What is expected —
List each line of the data that holds the word "cells".

Entries shown —
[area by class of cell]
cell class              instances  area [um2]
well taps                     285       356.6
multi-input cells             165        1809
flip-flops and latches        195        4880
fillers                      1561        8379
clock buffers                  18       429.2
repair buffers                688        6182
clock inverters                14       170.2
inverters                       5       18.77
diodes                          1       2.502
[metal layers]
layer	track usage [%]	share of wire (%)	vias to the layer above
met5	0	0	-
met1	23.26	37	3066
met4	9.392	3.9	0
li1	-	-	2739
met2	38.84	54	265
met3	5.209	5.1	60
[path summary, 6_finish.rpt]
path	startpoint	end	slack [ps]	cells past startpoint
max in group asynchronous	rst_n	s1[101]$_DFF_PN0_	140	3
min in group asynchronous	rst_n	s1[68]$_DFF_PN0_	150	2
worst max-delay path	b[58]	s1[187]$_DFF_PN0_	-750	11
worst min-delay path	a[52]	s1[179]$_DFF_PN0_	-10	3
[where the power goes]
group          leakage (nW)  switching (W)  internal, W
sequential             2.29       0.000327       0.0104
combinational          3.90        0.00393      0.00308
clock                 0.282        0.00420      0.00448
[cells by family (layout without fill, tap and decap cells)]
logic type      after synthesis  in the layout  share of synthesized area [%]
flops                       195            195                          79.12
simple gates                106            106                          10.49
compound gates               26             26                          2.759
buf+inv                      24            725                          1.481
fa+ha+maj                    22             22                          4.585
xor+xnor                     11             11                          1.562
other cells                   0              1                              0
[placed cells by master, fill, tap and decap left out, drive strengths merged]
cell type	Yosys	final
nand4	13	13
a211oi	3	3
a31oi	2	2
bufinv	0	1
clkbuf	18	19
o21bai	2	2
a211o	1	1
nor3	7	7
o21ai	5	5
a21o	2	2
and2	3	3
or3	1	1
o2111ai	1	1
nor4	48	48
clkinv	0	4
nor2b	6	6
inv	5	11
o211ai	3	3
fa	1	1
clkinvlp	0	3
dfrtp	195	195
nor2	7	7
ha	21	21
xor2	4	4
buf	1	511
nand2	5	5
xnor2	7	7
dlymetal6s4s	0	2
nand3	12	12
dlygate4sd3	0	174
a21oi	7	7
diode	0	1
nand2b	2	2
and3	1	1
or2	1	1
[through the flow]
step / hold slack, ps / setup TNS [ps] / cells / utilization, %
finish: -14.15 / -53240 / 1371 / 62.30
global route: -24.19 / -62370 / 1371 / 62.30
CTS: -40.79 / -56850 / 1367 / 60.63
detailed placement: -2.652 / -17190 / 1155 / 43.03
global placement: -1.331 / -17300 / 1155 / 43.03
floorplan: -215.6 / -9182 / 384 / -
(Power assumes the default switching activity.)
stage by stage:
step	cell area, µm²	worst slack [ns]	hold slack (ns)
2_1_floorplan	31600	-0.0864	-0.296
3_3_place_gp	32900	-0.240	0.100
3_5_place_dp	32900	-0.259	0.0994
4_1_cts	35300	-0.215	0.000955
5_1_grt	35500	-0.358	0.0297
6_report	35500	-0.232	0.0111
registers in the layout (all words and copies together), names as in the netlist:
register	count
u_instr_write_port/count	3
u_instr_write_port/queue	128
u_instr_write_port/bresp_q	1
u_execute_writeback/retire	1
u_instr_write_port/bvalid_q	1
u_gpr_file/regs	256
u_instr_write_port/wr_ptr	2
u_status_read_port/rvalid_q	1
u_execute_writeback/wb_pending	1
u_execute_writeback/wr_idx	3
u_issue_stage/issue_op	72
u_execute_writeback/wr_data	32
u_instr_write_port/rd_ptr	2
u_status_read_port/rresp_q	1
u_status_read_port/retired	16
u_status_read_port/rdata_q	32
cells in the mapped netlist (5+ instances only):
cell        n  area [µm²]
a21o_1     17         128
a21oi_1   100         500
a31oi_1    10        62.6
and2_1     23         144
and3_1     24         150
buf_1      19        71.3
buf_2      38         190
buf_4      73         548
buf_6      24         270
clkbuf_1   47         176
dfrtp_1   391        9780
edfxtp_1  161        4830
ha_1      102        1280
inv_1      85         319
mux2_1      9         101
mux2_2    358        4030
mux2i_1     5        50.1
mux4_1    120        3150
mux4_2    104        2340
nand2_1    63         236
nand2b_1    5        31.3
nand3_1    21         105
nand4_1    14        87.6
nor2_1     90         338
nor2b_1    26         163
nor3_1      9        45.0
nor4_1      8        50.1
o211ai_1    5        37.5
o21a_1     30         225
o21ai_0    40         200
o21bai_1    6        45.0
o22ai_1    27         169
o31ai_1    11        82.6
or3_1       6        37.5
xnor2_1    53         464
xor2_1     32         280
==> src/hw/apb_pkg.sv <==
`default_nettype none

package apb_pkg;

	////////////////////
	// Bus widths
	////////////////////

	// Byte address into the completer space
	localparam int ADDR_W = 12;
	localparam int DATA_W = 32;
	localparam int BYTE_W = 8;
	// One strobe bit per byte lane
	localparam int STRB_W = DATA_W / BYTE_W;
	localparam int PROT_W = 3;

	////////////////////
	// Sizes and depths
	////////////////////

	localparam int NUM_REGS = 16;
	localparam int REG_IDX_W = $clog2(NUM_REGS);
	// Command queue in front of the master
	localparam int FIFO_DEPTH = 4;
	localparam int FIFO_PTR_W = $clog2(FIFO_DEPTH);
	// Count needs one more value than the pointers
	localparam int FIFO_CNT_W = $clog2(FIFO_DEPTH + 1);
	// Longest stall the completer produces
	localparam int MAX_WAIT = 3;
	localparam int WAIT_W = $clog2(MAX_WAIT + 1);

	////////////////////
	// Basic types
	////////////////////

	typedef logic [ADDR_W-1:0] apb_addr_t;
	typedef logic [DATA_W-1:0] apb_data_t;
	typedef logic [STRB_W-1:0] apb_strb_t;
	// Bit 0 set means privileged access
	typedef logic [PROT_W-1:0] apb_prot_t;

	// One queued command
	typedef struct packed {
		logic      write;
		apb_addr_t addr;
		apb_data_t wdata;
		apb_strb_t strb;
		apb_prot_t prot;
	} apb_cmd_t;

	// Response returned after completion
	typedef struct packed {
		logic      write;
		apb_addr_t addr;
		apb_data_t rdata;
		logic      err;
	} apb_rsp_t;

	// Requester side of the APB bus
	typedef struct packed {
		logic      psel;
		logic      penable;
		logic      pwrite;
		apb_addr_t paddr;
		apb_data_t pwdata;
		apb_strb_t pstrb;
		apb_prot_t pprot;
	} apb_req_t;

	// Completer side of the APB bus
	typedef struct packed {
		logic      pready;
		apb_data_t prdata;
		logic      pslverr;
	} apb_cpl_t;

	typedef enum logic [1:0] {
		ST_IDLE,
		ST_SETUP,
		ST_ACCESS
	} master_state_t;

endpackage

`default_nettype wire

==> src/hw/apb_cmd_fifo.sv <==
`timescale 1ns/1ns
`default_nettype none

module apb_cmd_fifo (
	input  logic              PCLK,
	input  logic              reset,
	input  logic              cmd_valid,
	input  apb_pkg::apb_cmd_t cmd,
	input  logic              q_pop,
	output logic              q_valid,
	output apb_pkg::apb_cmd_t q_cmd,
	output logic              cmd_drop
);
	import apb_pkg::*;

	// Entry storage
	apb_cmd_t mem [FIFO_DEPTH];
	logic [FIFO_PTR_W-1:0] wr_ptr;
	logic [FIFO_PTR_W-1:0] rd_ptr;
	// Occupancy from 0 up to FIFO_DEPTH
	logic [FIFO_CNT_W-1:0] count;
	logic full;
	logic push;
	logic pop;

	////////////////////
	// Push and pop qualification
	////////////////////

	assign full = (count == FIFO_CNT_W'(FIFO_DEPTH));
	// Pop only counts when something is there
	assign pop = q_pop && q_valid;
	// A full queue still takes a push when the head leaves this cycle
	assign push = cmd_valid && (!full || pop);

	////////////////////
	// Storage
	////////////////////

	always_ff @(posedge PCLK)
	begin
		if (push)
			mem[wr_ptr] <= cmd;
	end

	////////////////////
	// Pointers and count
	////////////////////

	// Pointers wrap naturally since the depth is a power of two
	always_ff @(posedge PCLK)
	begin
		if (reset)
		begin
			wr_ptr   <= '0;
			rd_ptr   <= '0;
			count    <= '0;
			cmd_drop <= 1'b0;
		end
		else
		begin
			if (push)
				wr_ptr <= wr_ptr + 1'b1;
			if (pop)
				rd_ptr <= rd_ptr + 1'b1;
			case ({push, pop})
				2'b10:   count <= count + 1'b1;
				2'b01:   count <= count - 1'b1;
				default: count <= count;
			endcase
			// Strobe that found no room is lost
			cmd_drop <= cmd_valid && !push;
		end
	end

	// Head of queue straight from storage
	assign q_valid = (count != '0);
	assign q_cmd   = mem[rd_ptr];

endmodule

`default_nettype wire

==> src/hw/apb_master.sv <==
`timescale 1ns/1ns
`default_nettype none

module apb_master (
	input  logic              PCLK,
	input  logic              reset,
	input  logic              q_valid,
	input  apb_pkg::apb_cmd_t q_cmd,
	output logic              q_pop,
	output apb_pkg::apb_req_t req,
	input  apb_pkg::apb_cpl_t cpl,
	output logic              rsp_valid,
	output apb_pkg::apb_rsp_t rsp
);
	import apb_pkg::*;

	master_state_t state;
	master_state_t state_nxt;
	// Command held for the whole transfer
	apb_cmd_t cmd_r;
	// Completing access cycle
	logic done;

	////////////////////
	// Queue handshake
	////////////////////

	// Take a new command only from idle
	assign q_pop = (state == ST_IDLE) && q_valid;
	assign done  = (state == ST_ACCESS) && cpl.pready;

	always_ff @(posedge PCLK)
	begin
		if (q_pop)
			cmd_r <= q_cmd;
	end

	////////////////////
	// Transfer FSM
	////////////////////

	always_comb
	begin
		state_nxt = state;
		case (state)
			ST_IDLE:
			begin
				if (q_valid)
					state_nxt = ST_SETUP;
			end
			// Setup always lasts one cycle
			ST_SETUP:
				state_nxt = ST_ACCESS;
			ST_ACCESS:
			begin
				// Stay here while the completer stalls
				if (cpl.pready)
					state_nxt = ST_IDLE;
			end
			default:
				state_nxt = ST_IDLE;
		endcase
	end

	always_ff @(posedge PCLK)
	begin
		if (reset)
			state <= ST_IDLE;
		else
			state <= state_nxt;
	end

	////////////////////
	// Bus drive
	////////////////////

	// All fields come from the held command so they stay put during a stall
	always_comb
	begin
		req.psel    = (state != ST_IDLE);
		req.penable = (state == ST_ACCESS);
		req.pwrite  = cmd_r.write;
		req.paddr   = cmd_r.addr;
		req.pwdata  = cmd_r.wdata;
		req.pstrb   = cmd_r.strb;
		req.pprot   = cmd_r.prot;
	end

	////////////////////
	// Response register
	////////////////////

	always_ff @(posedge PCLK)
	begin
		if (reset)
			rsp_valid <= 1'b0;
		else
			rsp_valid <= done;
	end

	// Capture read data and error in the completing cycle
	always_ff @(posedge PCLK)
	begin
		if (done)
		begin
			rsp.write <= cmd_r.write;
			rsp.addr  <= cmd_r.addr;
			rsp.rdata <= cpl.prdata;
			rsp.err   <= cpl.pslverr;
		end
	end

endmodule

`default_nettype wire

==> src/hw/apb_regbank.sv <==
`timescale 1ns/1ns
`default_nettype none

module apb_regbank (
	input  logic              PCLK,
	input  logic              reset,
	input  apb_pkg::apb_req_t req,
	output apb_pkg::apb_cpl_t cpl
);
	import apb_pkg::*;

	apb_data_t regs [NUM_REGS];
	// Access cycles already spent stalling
	logic [WAIT_W-1:0] wait_cnt;
	// Stall length wanted for this address
	logic [WAIT_W-1:0] wait_need;
	logic [REG_IDX_W-1:0] idx;
	logic access;
	logic complete;
	logic out_of_range;
	logic priv_fault;
	logic err;

	////////////////////
	// Address decode
	////////////////////

	// Word index from the byte address
	assign idx       = req.paddr[2 +: REG_IDX_W];
	// Wait states follow the low word index bits
	assign wait_need = req.paddr[2 +: WAIT_W];
	// Anything above the register window
	assign out_of_range = (req.paddr[ADDR_W-1:REG_IDX_W+2] != '0);
	// Last register is write protected for user accesses
	assign priv_fault = req.pwrite && (idx == REG_IDX_W'(NUM_REGS - 1))
		&& !req.pprot[0];
	assign err = out_of_range || priv_fault;

	////////////////////
	// Wait states
	////////////////////

	assign access   = req.psel && req.penable;
	assign complete = access && (wait_cnt == wait_need);

	// Counter runs only through the stalled access cycles
	always_ff @(posedge PCLK)
	begin
		if (reset)
			wait_cnt <= '0;
		else if (access && !complete)
			wait_cnt <= wait_cnt + 1'b1;
		else
			wait_cnt <= '0;
	end

	////////////////////
	// Register array
	////////////////////

	always_ff @(posedge PCLK)
	begin
		if (reset)
		begin
			for (int i = 0; i < NUM_REGS; i++)
				regs[i] <= '0;
		end
		else if (complete && req.pwrite && !err)
		begin
			// Update only enabled byte lanes
			for (int b = 0; b < STRB_W; b++)
			begin
				if (req.pstrb[b])
					regs[idx][BYTE_W*b +: BYTE_W] <= req.pwdata[BYTE_W*b +: BYTE_W];
			end
		end
	end

	////////////////////
	// Completer outputs
	////////////////////

	// Data and error are zero outside the completing cycle
	always_comb
	begin
		cpl.pready  = complete;
		cpl.pslverr = complete && err;
		cpl.prdata  = '0;
		if (complete && !err && !req.pwrite)
			cpl.prdata = regs[idx];
	end

endmodule

`default_nettype wire

==> src/hw/apb_subsys_top.sv <==
`timescale 1ns/1ns
`default_nettype none

module apb_subsys_top (
	input  logic              PCLK,
	input  logic              reset,
	input  logic              cmd_valid,
	input  apb_pkg::apb_cmd_t cmd,
	output logic              cmd_drop,
	output logic              rsp_valid,
	output apb_pkg::apb_rsp_t rsp,
	output apb_pkg::apb_req_t apb_req,
	output apb_pkg::apb_cpl_t apb_cpl
);
	import apb_pkg::*;

	// Queue to master handshake
	logic     q_valid;
	logic     q_pop;
	apb_cmd_t q_cmd;

	////////////////////
	// Command queue
	////////////////////

	apb_cmd_fifo u_fifo (
		.PCLK      (PCLK),
		.reset     (reset),
		.cmd_valid (cmd_valid),
		.cmd       (cmd),
		.q_pop     (q_pop),
		.q_valid   (q_valid),
		.q_cmd     (q_cmd),
		.cmd_drop  (cmd_drop)
	);

	////////////////////
	// APB requester
	////////////////////

	apb_master u_master (
		.PCLK      (PCLK),
		.reset     (reset),
		.q_valid   (q_valid),
		.q_cmd     (q_cmd),
		.q_pop     (q_pop),
		.req       (apb_req),
		.cpl       (apb_cpl),
		.rsp_valid (rsp_valid),
		.rsp       (rsp)
	);

	// Register bank on the far side of the bus
	apb_regbank u_regbank (
		.PCLK  (PCLK),
		.reset (reset),
		.req   (apb_req),
		.cpl   (apb_cpl)
	);

endmodule

`default_nettype wire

Expected answer —
multi-input cells             165        1809
path	startpoint	end	slack [ps]	cells past startpoint
[cells by family (layout without fill, tap and decap cells)]
other cells                   0              1                              0
[placed cells by master, fill, tap and decap left out, drive strengths merged]
step / hold slack, ps / setup TNS [ps] / cells / utilization, %
cells in the mapped netlist (5+ instances only):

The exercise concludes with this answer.